» WHAT YOU NEED TO DO
What lines of the data below include the word "gates"? Report them by copying each.

(Stored items)
◇ ◇ ◇ ◇ ◇

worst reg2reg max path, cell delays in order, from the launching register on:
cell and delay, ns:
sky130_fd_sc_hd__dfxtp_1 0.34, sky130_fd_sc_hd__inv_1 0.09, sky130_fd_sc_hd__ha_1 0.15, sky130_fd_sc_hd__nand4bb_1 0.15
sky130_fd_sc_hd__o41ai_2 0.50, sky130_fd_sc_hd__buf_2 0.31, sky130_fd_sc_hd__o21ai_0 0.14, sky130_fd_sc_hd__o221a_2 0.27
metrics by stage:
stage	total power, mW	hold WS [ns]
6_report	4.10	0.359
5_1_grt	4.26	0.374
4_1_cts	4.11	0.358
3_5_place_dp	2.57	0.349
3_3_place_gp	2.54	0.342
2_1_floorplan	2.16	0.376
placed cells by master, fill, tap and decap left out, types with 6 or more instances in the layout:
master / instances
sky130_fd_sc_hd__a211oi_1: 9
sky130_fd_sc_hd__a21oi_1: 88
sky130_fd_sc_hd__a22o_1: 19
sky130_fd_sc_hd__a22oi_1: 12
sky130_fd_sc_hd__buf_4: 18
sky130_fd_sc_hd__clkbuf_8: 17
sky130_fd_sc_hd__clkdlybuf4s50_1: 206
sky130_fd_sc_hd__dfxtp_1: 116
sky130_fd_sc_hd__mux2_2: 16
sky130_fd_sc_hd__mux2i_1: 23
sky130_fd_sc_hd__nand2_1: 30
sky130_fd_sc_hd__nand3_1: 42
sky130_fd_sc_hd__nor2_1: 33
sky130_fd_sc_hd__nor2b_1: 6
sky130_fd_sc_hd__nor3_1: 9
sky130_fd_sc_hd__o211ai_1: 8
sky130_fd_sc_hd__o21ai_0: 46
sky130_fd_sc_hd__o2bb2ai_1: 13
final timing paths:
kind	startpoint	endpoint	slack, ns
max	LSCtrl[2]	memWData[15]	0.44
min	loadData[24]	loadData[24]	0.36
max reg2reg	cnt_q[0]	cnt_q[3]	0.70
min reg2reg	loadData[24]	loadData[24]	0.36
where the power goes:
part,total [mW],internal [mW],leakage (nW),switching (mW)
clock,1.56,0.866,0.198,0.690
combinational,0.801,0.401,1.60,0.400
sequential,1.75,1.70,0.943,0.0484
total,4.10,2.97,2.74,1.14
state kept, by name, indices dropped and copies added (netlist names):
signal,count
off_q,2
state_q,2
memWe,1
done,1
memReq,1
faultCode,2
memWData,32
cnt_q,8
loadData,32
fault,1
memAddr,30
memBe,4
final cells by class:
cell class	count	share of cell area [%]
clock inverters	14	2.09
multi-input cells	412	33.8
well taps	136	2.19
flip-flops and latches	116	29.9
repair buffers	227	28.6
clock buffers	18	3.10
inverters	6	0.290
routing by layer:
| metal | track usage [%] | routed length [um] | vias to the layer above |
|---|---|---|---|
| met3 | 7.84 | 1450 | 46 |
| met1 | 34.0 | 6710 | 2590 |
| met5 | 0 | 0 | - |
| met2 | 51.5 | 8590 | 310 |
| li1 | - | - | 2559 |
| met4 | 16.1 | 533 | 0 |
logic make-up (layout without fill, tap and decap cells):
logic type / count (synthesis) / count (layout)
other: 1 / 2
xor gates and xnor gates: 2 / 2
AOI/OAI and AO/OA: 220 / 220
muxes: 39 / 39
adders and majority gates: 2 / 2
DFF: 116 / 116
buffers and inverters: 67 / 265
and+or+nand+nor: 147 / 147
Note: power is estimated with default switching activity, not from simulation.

◇ ◇ ◇ ◇ ◇

» WRITTEN SOLUTION
xor gates and xnor gates: 2 / 2
adders and majority gates: 2 / 2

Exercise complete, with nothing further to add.